Sony rimuoverà oltre 500 film dalle librerie PlayStation: si riapre il dibattito sulla proprietà digitale
Oggi alle 7:08
1782803327945
Acquistare un film in formato digitale non significa necessariamente possederlo per sempre. È il messaggio che emerge dalla decisione di Sony di rimuovere oltre 500 film e serie TV dalle librerie PlayStation di migliaia di utenti europei a partire dal 1° settembre 2026. La motivazione è la scadenza dell'accordo di licenza con StudioCanal, ma la vicenda sta facendo discutere perché coinvolge contenuti regolarmente acquistati dagli utenti, che diventeranno semplicemente inaccessibili.
I titoli interessati sono ben 551 e comprendono pellicole famosissime come Terminator 2: Judgment Day, Apocalypse Now, Highlander, Rambo, Mulholland Drive e Dal tramonto all’alba. La rimozione riguarda diversi Paesi europei, tra cui Italia, Regno Unito, Francia e Spagna. Nella comunicazione inviata agli utenti, Sony spiega che i contenuti saranno eliminati a causa della scadenza degli accordi di licenza, senza fare riferimento a rimborsi o altre forme di compensazione.
La vicenda riporta al centro un tema sempre più attuale: la differenza tra acquistare un prodotto fisico e comprare una licenza digitale. Quando si acquista un contenuto su una piattaforma online, nella maggior parte dei casi non si diventa proprietari dell’opera, ma si ottiene il diritto di accedervi finché gli accordi commerciali tra piattaforma e detentori dei diritti rimangono validi. Se tali accordi vengono meno, anche l’accesso ai contenuti può essere revocato.

Non è la prima volta che accade. Nel 2023 Sony aveva annunciato la rimozione di alcuni contenuti di Discovery, salvo poi fare marcia indietro dopo aver raggiunto un nuovo accordo con l’editore. Questa volta, però, non ci sono indicazioni che facciano pensare ad una soluzione analoga, anche se mancano ancora alcune settimane alla data prevista per la cancellazione.
Il caso sta alimentando anche il dibattito sul futuro del mercato digitale, soprattutto in un periodo in cui sempre più giochi vengono distribuiti esclusivamente in formato digitale. Molti appassionati vedono infatti nella copia fisica una forma di tutela che garantisce un controllo maggiore sul prodotto acquistato. Al contrario, servizi online e piattaforme digitali offrono indubbi vantaggi in termini di praticità, ma restano inevitabilmente legati a licenze, infrastrutture e accordi commerciali che possono cambiare nel tempo.

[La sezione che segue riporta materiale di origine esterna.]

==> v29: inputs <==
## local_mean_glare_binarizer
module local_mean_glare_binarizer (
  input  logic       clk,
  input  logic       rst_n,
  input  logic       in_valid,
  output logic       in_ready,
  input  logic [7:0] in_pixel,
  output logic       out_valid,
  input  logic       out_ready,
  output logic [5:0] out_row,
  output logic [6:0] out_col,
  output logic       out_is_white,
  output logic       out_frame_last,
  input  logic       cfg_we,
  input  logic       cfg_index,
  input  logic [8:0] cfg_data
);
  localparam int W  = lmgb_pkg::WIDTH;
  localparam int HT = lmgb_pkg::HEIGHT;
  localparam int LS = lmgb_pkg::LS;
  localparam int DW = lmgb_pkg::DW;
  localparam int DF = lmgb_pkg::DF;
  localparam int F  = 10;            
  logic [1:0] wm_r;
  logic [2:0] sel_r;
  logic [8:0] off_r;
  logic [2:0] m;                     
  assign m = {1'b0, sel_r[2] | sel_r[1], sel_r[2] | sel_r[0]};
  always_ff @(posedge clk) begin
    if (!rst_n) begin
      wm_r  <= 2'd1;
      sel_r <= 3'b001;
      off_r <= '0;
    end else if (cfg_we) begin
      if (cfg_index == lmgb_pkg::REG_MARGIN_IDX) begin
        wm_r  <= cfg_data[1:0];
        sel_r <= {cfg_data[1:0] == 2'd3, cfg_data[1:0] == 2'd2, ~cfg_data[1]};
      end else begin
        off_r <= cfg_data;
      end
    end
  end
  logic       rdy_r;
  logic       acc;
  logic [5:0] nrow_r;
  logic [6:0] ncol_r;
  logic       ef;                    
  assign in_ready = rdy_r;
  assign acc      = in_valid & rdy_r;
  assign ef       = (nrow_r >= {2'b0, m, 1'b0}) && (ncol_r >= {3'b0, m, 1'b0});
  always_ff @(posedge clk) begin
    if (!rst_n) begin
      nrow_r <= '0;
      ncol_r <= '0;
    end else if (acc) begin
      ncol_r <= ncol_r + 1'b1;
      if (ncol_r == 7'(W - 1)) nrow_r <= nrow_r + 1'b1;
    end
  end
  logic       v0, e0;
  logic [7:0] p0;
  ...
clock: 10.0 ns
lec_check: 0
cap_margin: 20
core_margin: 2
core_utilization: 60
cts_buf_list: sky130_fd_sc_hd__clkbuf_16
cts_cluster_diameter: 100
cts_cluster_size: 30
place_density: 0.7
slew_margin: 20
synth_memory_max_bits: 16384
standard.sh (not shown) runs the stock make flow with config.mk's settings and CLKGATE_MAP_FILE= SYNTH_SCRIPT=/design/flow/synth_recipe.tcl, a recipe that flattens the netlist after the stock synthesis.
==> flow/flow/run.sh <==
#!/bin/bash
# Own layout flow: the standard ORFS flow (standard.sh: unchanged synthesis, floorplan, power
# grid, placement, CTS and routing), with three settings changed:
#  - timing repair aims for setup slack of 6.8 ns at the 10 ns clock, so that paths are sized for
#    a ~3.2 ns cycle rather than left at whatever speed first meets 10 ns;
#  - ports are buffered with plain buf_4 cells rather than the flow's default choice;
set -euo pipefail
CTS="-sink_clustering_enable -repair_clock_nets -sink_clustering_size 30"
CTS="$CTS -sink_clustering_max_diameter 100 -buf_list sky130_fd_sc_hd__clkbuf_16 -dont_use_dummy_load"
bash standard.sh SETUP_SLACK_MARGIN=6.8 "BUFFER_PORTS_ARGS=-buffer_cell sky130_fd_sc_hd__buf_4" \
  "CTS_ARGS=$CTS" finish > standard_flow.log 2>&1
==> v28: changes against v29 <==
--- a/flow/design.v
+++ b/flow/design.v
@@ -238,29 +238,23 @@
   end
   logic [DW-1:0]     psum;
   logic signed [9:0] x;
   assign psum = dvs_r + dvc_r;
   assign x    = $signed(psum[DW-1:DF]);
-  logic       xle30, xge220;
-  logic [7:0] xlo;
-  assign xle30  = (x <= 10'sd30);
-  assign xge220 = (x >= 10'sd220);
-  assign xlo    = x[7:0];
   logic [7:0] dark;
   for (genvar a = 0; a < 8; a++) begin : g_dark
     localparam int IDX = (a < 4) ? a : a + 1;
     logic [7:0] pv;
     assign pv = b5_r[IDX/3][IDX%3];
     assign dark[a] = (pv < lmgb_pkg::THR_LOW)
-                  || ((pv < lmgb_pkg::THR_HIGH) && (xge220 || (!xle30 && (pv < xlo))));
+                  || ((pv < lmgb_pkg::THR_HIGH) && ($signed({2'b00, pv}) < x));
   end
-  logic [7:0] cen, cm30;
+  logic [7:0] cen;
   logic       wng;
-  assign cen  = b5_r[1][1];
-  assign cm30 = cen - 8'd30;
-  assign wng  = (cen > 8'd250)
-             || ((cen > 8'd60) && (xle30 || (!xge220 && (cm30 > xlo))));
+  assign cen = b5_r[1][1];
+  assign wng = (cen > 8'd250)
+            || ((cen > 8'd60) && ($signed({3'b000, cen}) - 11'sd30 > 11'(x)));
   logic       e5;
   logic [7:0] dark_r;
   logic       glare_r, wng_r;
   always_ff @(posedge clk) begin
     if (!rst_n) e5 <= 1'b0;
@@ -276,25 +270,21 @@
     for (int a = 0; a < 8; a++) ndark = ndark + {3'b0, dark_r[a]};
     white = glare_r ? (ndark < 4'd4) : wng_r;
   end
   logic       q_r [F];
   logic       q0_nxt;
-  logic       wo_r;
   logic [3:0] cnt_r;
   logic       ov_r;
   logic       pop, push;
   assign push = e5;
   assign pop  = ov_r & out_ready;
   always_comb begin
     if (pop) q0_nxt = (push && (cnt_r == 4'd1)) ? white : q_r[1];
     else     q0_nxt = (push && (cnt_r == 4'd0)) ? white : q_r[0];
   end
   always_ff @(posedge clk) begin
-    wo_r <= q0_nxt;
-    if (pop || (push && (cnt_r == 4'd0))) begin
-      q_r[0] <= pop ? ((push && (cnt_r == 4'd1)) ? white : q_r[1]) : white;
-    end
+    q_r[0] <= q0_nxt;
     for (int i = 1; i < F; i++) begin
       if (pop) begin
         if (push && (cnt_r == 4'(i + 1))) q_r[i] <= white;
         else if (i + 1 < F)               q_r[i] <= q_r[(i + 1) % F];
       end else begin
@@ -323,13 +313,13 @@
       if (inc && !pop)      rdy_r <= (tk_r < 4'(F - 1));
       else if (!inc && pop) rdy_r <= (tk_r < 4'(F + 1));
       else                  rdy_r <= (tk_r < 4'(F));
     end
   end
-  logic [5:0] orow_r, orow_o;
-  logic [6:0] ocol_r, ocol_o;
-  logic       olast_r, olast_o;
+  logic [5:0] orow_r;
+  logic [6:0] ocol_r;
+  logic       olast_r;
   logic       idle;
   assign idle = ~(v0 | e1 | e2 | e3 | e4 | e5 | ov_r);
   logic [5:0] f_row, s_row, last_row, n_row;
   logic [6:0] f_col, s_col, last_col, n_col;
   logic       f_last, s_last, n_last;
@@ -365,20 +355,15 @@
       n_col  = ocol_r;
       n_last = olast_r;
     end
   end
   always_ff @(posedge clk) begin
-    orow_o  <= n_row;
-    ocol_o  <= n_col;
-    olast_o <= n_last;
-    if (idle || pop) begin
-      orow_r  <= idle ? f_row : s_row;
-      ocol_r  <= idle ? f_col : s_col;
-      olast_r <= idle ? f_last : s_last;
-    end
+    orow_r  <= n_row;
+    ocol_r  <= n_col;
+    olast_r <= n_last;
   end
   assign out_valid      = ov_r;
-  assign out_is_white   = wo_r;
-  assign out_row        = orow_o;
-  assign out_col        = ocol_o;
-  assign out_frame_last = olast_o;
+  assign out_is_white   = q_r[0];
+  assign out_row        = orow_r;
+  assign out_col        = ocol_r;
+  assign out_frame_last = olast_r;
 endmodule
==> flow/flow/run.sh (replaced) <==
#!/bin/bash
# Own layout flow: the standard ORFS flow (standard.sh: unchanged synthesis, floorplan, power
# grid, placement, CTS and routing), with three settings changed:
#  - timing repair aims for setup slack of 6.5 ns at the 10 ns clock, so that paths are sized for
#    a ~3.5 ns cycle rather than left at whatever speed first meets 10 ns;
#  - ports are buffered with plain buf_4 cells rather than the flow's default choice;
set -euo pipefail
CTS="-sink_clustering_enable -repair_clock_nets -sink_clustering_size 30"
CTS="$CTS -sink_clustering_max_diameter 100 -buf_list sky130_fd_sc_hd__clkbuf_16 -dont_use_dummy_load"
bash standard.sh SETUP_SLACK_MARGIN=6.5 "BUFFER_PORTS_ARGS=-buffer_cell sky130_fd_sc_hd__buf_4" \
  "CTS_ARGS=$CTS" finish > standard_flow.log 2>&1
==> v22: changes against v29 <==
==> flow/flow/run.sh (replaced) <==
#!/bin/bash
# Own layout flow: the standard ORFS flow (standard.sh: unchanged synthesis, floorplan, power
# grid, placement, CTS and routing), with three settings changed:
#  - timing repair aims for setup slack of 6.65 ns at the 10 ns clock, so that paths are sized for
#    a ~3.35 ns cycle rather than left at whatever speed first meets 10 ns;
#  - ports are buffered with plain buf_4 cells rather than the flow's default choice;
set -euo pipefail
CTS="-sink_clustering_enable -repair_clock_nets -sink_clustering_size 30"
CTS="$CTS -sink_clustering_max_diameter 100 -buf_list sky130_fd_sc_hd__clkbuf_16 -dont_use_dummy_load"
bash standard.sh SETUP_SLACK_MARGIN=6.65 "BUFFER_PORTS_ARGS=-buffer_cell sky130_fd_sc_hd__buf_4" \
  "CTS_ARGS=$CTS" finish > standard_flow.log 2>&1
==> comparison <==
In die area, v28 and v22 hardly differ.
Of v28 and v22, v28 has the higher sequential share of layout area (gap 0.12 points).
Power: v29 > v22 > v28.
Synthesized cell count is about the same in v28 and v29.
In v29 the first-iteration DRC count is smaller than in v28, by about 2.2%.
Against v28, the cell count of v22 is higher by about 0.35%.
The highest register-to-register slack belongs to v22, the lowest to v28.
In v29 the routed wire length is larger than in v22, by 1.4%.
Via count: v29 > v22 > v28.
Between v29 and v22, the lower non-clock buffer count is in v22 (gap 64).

La decisione di Sony rappresenta quindi un promemoria per l’intero settore dell’intrattenimento digitale. Che si tratti di film, serie TV o videogiochi, acquistare un contenuto online significa quasi sempre acquistare una licenza d’uso, non un bene di proprietà. Una distinzione spesso poco evidente al momento dell’acquisto, ma che in casi come questo può fare una differenza sostanziale.